Start of Entries provided

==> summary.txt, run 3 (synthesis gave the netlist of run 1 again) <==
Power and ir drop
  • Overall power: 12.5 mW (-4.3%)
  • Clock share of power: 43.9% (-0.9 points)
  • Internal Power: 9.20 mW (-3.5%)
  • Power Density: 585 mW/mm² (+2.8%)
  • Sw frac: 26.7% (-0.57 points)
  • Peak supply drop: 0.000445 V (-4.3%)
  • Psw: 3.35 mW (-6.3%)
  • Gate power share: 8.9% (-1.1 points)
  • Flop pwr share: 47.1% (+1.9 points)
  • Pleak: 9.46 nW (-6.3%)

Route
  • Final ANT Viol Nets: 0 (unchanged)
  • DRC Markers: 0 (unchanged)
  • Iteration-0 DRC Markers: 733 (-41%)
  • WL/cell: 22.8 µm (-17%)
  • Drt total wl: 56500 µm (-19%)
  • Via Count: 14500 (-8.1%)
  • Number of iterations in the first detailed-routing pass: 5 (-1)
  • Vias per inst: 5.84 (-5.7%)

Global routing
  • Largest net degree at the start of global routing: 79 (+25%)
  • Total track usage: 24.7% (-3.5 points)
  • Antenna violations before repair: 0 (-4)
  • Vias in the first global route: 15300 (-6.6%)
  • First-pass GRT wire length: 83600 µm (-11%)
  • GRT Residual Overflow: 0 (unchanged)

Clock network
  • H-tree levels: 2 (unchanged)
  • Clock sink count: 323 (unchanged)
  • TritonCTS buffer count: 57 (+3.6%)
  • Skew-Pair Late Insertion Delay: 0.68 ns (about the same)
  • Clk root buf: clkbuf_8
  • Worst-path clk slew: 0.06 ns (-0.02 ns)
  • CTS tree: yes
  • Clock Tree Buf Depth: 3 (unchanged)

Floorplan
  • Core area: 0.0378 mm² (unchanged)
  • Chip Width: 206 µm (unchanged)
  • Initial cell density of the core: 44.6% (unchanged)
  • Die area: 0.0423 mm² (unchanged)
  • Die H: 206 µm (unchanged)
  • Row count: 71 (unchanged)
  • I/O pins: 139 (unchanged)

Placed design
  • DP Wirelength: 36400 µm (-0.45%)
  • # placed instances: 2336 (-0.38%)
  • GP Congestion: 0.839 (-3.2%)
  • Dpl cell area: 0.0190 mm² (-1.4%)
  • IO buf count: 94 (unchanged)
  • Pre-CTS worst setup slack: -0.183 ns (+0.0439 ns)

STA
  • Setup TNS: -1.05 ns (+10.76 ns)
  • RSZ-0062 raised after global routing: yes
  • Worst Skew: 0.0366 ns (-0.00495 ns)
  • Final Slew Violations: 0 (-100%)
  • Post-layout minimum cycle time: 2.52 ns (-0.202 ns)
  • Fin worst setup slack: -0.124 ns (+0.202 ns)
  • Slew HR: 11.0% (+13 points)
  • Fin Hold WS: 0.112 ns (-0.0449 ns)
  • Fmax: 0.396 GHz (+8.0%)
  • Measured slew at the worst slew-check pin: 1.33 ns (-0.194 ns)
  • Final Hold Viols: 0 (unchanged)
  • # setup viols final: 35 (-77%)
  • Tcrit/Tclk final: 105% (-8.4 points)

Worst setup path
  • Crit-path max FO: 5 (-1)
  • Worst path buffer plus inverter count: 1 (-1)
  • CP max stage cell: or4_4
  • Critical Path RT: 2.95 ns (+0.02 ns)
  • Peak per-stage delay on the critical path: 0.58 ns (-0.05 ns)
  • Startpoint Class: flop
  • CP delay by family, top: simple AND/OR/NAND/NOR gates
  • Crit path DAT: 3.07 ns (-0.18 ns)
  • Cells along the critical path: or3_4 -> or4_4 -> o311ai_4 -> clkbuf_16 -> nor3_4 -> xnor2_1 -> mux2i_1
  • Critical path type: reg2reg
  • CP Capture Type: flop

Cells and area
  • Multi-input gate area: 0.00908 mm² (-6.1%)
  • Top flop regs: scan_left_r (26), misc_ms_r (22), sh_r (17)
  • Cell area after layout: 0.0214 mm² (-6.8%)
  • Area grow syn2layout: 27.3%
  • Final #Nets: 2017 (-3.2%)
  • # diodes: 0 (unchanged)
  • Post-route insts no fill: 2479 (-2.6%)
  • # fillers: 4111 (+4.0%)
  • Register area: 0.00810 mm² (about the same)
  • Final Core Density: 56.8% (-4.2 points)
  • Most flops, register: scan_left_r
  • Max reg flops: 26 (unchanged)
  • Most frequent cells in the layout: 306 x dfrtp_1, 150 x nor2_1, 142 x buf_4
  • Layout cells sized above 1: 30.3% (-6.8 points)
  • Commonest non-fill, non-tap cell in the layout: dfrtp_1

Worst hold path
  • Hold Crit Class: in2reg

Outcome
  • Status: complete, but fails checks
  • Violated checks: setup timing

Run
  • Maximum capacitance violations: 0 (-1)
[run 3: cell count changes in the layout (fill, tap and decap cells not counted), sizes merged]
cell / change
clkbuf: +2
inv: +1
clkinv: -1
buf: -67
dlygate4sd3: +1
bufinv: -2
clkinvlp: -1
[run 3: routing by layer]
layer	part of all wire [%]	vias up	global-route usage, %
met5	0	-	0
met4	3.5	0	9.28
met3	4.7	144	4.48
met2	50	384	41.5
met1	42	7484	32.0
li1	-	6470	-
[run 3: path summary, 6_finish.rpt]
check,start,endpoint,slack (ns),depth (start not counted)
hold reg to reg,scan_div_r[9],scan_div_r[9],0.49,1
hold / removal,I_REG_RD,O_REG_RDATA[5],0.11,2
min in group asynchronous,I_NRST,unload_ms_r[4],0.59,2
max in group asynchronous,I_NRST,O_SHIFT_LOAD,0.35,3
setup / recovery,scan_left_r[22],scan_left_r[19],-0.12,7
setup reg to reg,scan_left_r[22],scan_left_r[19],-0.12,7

End of Entries provided
Start of Entries provided

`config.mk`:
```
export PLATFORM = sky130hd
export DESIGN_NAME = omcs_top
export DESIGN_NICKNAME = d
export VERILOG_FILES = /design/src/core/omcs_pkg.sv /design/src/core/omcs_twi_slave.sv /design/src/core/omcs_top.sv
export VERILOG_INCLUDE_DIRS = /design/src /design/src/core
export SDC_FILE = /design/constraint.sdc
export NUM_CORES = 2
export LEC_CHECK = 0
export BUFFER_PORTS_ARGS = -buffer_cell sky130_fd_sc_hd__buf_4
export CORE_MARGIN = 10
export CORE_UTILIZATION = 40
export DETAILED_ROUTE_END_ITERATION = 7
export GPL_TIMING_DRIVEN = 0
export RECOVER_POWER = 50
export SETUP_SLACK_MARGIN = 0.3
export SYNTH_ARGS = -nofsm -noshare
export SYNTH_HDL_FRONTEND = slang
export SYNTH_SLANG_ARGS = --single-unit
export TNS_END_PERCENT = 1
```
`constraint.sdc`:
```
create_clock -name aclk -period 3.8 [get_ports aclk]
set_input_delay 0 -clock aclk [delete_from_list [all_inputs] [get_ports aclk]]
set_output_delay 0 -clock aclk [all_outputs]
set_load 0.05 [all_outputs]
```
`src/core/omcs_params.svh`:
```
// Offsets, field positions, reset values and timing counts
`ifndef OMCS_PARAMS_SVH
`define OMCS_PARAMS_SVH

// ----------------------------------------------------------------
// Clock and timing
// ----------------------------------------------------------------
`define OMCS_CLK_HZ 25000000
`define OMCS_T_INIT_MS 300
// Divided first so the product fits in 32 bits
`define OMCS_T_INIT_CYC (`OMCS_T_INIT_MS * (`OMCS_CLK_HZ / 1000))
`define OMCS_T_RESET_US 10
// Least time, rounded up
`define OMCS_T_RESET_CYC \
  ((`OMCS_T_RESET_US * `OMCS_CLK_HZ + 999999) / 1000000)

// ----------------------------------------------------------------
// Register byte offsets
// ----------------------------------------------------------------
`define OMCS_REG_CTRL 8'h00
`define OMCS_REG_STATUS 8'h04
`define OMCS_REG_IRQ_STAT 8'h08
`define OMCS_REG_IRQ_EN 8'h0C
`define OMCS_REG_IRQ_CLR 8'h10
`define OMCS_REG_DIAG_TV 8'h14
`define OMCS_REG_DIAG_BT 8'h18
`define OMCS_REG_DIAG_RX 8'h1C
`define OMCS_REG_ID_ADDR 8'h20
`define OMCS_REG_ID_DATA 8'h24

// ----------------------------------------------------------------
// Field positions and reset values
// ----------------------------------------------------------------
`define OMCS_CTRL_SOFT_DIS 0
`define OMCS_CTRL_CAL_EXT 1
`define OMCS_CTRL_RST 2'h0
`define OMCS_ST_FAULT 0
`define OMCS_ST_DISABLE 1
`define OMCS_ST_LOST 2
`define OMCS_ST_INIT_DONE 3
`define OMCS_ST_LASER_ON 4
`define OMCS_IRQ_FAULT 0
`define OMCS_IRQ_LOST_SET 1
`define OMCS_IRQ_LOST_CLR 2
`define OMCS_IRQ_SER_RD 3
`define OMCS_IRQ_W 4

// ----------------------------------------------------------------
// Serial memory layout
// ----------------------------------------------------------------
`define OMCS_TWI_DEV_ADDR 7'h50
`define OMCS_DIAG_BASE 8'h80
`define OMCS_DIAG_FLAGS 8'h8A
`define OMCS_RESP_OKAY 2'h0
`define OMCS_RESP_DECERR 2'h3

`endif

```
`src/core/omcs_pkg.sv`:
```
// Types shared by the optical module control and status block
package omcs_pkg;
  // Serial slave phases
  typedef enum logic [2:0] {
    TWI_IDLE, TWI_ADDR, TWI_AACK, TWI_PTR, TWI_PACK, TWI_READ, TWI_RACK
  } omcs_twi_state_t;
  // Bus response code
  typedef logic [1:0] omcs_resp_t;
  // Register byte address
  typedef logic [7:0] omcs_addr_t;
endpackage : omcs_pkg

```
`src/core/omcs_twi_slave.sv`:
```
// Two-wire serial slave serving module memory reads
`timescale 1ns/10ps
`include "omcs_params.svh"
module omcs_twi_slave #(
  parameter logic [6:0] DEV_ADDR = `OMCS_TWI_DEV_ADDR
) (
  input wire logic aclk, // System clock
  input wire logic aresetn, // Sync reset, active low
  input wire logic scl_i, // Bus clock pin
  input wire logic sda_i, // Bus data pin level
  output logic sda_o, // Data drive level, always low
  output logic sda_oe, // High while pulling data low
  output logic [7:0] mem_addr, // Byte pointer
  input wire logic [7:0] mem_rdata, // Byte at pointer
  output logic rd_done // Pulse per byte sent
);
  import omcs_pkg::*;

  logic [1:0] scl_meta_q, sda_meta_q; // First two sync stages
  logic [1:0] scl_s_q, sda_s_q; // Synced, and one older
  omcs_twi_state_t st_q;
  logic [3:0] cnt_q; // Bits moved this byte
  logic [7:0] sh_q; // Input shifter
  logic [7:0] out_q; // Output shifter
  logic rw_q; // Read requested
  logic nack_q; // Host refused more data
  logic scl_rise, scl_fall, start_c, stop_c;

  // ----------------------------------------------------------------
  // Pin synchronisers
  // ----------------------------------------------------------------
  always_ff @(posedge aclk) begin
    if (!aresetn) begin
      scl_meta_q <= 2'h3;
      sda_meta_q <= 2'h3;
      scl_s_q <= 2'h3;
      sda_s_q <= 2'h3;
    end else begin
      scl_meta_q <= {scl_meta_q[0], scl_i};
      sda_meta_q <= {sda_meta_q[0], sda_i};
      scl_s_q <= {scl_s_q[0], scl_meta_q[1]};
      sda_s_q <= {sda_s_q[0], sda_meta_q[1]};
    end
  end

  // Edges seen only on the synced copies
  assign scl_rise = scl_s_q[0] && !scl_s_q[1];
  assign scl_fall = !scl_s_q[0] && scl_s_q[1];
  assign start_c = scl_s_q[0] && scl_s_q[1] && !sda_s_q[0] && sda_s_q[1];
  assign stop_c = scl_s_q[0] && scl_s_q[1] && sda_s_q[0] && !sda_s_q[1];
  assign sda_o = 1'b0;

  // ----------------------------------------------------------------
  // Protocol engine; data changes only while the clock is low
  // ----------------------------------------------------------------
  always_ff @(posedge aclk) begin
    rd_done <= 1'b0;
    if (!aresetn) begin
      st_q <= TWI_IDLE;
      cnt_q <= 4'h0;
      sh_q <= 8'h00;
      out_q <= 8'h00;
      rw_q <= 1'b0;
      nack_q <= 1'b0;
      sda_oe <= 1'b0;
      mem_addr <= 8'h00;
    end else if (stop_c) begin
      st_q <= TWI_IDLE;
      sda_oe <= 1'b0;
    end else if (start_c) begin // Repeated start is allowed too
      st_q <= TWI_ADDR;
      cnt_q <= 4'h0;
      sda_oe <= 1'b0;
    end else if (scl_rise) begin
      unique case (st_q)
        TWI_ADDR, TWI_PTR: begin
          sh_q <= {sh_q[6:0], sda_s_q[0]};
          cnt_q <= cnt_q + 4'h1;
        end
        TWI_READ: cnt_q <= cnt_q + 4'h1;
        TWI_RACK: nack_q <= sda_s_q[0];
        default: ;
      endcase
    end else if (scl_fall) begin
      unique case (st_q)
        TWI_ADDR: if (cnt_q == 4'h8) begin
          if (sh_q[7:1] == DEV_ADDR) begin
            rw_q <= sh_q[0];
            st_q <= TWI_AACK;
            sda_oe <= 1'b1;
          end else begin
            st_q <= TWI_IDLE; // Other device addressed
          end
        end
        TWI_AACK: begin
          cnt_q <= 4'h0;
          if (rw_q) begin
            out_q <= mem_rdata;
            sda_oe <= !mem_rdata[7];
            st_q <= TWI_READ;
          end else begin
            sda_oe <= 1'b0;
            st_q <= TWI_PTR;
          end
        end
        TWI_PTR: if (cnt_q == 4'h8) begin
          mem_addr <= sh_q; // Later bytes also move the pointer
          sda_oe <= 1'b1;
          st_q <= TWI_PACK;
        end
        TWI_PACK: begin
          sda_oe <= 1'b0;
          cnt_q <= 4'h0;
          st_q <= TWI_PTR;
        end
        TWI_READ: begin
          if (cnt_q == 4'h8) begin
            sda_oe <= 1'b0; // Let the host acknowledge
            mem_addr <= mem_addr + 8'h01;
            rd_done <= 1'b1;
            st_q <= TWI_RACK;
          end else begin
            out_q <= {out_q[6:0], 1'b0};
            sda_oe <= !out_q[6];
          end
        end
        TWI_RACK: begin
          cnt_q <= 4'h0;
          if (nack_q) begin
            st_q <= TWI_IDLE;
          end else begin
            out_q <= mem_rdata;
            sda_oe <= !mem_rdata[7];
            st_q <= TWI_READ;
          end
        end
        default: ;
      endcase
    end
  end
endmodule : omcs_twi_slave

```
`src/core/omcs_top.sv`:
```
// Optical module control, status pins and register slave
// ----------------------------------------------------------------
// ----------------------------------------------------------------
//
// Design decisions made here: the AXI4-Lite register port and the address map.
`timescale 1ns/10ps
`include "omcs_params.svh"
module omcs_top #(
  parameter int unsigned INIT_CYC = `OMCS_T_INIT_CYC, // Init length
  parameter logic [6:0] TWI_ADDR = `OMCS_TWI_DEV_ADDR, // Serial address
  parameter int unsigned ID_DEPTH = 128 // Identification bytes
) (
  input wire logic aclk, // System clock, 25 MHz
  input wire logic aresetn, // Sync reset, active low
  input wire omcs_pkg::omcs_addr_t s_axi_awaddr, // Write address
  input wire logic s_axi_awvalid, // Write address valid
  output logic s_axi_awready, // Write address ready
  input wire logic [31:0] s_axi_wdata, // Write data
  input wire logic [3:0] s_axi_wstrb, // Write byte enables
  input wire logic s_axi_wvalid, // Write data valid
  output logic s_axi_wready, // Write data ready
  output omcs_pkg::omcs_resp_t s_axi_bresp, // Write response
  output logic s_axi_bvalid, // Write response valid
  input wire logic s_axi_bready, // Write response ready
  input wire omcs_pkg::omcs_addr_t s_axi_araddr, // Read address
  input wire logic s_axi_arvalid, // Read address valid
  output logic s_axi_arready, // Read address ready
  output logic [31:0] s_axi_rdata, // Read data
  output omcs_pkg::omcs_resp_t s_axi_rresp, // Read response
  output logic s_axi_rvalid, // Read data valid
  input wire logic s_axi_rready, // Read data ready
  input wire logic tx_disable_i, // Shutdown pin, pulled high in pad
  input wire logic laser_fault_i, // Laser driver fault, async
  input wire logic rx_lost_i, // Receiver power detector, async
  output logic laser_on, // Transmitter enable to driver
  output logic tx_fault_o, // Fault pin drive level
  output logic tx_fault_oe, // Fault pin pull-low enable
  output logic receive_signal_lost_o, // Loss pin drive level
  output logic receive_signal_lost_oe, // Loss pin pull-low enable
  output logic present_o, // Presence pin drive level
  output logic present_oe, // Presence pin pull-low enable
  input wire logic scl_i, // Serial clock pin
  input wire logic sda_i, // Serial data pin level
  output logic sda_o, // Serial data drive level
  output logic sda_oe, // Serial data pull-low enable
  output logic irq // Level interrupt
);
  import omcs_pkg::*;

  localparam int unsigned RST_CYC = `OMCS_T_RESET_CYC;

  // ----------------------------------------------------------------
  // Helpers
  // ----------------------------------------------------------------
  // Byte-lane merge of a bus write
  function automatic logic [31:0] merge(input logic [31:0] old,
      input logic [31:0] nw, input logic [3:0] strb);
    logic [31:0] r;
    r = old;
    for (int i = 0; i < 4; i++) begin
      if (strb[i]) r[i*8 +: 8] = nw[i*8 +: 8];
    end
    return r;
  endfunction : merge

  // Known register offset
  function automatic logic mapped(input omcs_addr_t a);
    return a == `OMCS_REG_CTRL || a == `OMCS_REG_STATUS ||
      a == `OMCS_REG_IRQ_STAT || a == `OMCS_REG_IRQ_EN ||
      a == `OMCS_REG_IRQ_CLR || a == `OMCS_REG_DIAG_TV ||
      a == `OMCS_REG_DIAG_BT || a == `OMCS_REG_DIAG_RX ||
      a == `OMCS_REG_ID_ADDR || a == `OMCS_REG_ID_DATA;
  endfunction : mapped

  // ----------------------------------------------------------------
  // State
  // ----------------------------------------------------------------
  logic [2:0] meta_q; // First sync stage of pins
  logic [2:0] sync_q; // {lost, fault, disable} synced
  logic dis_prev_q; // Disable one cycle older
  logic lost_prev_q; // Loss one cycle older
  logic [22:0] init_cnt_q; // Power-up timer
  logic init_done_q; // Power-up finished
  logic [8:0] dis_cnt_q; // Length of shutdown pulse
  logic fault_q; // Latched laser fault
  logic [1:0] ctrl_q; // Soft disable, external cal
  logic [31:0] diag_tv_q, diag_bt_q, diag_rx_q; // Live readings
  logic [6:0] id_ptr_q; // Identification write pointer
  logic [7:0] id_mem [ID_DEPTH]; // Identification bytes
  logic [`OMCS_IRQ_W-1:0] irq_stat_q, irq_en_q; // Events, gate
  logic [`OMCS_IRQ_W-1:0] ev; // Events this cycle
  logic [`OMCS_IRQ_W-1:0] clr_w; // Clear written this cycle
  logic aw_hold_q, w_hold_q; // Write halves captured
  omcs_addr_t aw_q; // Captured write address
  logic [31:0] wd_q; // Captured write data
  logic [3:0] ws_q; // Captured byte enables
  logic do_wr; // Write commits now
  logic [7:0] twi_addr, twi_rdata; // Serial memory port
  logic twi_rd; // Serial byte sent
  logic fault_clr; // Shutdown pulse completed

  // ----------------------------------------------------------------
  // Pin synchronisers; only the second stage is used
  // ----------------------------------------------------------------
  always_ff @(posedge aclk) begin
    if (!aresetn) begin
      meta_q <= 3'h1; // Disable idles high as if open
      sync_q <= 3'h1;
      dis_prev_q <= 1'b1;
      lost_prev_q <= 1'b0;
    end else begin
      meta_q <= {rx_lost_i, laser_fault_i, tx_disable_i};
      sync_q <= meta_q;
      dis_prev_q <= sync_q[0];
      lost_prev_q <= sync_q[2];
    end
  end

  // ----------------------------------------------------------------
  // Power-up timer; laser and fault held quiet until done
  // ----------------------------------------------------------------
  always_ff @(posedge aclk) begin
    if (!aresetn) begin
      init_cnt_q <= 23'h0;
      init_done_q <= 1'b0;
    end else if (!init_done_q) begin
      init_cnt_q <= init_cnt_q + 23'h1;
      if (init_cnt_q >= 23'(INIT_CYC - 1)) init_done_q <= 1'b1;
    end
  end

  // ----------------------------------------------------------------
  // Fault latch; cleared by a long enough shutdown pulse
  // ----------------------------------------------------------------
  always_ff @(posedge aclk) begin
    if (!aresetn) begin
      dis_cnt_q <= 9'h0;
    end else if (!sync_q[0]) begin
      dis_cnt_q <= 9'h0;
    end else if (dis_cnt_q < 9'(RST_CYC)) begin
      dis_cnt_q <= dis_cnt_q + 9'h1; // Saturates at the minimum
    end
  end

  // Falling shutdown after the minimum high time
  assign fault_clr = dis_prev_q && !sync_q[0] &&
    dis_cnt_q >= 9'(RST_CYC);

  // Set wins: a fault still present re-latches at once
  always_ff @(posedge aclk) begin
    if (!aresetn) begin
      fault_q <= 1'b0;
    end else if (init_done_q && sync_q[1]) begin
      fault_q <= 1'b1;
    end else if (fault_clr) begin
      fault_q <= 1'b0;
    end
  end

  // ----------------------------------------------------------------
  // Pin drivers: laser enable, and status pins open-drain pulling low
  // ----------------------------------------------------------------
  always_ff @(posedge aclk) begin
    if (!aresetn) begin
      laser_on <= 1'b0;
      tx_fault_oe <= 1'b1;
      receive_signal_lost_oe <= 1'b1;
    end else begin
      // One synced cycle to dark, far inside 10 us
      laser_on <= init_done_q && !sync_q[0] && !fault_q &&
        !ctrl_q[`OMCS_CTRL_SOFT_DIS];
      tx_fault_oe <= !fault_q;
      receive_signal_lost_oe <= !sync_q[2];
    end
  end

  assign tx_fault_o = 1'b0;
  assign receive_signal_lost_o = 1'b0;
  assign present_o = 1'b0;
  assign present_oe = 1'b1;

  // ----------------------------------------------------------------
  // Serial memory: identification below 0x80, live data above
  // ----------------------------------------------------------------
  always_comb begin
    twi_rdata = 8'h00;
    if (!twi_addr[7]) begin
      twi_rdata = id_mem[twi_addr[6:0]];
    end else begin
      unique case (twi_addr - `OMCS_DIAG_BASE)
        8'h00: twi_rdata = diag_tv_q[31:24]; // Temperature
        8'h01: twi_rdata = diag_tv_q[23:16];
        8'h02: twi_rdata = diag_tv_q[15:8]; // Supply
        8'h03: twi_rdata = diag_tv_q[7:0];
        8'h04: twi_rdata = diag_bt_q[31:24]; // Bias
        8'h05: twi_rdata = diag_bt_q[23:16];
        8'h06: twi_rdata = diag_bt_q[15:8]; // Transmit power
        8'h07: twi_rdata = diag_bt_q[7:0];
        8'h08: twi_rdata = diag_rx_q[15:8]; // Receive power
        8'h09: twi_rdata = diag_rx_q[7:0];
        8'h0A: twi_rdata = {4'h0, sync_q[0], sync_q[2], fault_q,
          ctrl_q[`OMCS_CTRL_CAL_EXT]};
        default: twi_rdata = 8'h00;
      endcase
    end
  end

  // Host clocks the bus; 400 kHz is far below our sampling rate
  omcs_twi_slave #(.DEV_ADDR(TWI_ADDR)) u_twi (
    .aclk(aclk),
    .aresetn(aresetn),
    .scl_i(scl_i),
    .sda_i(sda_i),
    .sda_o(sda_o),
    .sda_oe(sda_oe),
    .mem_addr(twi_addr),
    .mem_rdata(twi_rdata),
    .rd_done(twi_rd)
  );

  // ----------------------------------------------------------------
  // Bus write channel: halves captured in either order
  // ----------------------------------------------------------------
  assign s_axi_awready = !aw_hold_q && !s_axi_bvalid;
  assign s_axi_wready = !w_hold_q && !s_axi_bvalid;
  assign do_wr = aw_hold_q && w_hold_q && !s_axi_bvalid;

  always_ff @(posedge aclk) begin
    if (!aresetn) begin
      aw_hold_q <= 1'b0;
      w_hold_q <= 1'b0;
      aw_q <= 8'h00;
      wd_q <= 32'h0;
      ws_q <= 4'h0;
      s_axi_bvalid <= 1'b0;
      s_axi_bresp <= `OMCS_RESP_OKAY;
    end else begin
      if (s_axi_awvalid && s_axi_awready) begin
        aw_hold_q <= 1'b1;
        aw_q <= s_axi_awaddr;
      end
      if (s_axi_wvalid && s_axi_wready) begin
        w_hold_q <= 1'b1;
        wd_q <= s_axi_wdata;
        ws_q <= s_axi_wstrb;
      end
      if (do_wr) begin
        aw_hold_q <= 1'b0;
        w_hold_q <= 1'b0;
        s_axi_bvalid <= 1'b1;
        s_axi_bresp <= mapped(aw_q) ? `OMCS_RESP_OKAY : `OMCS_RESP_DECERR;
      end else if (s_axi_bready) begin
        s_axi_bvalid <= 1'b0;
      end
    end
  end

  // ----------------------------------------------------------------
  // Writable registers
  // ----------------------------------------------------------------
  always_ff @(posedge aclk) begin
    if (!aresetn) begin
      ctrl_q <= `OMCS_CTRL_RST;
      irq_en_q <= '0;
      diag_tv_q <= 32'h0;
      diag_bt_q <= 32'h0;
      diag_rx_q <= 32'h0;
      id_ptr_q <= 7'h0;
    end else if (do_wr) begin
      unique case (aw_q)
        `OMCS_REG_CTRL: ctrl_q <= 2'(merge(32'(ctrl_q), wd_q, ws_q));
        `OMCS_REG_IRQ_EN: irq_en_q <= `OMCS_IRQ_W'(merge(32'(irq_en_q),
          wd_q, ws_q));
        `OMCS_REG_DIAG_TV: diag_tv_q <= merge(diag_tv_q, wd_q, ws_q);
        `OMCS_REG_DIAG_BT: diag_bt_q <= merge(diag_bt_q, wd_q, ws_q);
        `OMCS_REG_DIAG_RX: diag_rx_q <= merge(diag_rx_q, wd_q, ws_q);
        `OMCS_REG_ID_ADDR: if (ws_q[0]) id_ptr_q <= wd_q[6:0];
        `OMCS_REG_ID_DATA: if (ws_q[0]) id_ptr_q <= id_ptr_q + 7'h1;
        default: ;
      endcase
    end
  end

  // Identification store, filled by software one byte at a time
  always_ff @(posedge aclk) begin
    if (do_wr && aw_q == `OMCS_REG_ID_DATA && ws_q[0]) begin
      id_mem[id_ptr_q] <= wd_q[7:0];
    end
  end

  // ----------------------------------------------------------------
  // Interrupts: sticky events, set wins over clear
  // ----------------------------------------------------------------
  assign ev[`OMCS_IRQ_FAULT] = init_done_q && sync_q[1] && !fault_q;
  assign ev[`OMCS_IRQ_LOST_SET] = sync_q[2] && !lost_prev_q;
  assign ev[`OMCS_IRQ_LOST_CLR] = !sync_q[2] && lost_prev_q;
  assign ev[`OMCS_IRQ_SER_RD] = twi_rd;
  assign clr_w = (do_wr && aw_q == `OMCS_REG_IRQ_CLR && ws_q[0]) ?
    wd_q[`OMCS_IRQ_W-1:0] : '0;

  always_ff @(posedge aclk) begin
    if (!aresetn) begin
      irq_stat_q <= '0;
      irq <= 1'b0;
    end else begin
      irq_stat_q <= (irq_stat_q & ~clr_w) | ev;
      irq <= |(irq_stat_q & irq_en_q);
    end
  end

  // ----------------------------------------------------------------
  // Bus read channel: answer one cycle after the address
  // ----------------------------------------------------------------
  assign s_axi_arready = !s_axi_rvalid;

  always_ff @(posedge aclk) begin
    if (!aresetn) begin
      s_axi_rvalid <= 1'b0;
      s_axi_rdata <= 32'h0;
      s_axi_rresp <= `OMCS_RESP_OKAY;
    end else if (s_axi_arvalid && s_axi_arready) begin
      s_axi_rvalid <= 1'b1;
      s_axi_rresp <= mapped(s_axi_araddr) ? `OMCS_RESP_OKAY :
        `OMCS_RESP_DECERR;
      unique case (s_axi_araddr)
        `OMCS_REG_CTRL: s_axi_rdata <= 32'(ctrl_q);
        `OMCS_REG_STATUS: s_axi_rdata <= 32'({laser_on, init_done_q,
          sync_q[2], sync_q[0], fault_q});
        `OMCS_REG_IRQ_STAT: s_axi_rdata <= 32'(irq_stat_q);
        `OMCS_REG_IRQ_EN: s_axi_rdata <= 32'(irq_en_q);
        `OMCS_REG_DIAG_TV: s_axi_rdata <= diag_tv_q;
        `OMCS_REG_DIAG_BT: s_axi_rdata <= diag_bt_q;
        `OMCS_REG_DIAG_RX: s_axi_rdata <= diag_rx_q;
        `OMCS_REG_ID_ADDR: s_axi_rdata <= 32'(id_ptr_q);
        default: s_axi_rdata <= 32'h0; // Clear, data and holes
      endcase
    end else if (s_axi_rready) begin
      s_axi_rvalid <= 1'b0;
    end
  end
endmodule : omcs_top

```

End of Entries provided

What you will do: Exact duplication is required for the lines above, from the line that contains "count: 57 (+3.6%)" to the line that contains "0.0378 mm² (unchanged)", inclusive; omit all others.

Written answer:
  • TritonCTS buffer count: 57 (+3.6%)
  • Skew-Pair Late Insertion Delay: 0.68 ns (about the same)
  • Clk root buf: clkbuf_8
  • Worst-path clk slew: 0.06 ns (-0.02 ns)
  • CTS tree: yes
  • Clock Tree Buf Depth: 3 (unchanged)

Floorplan
  • Core area: 0.0378 mm² (unchanged)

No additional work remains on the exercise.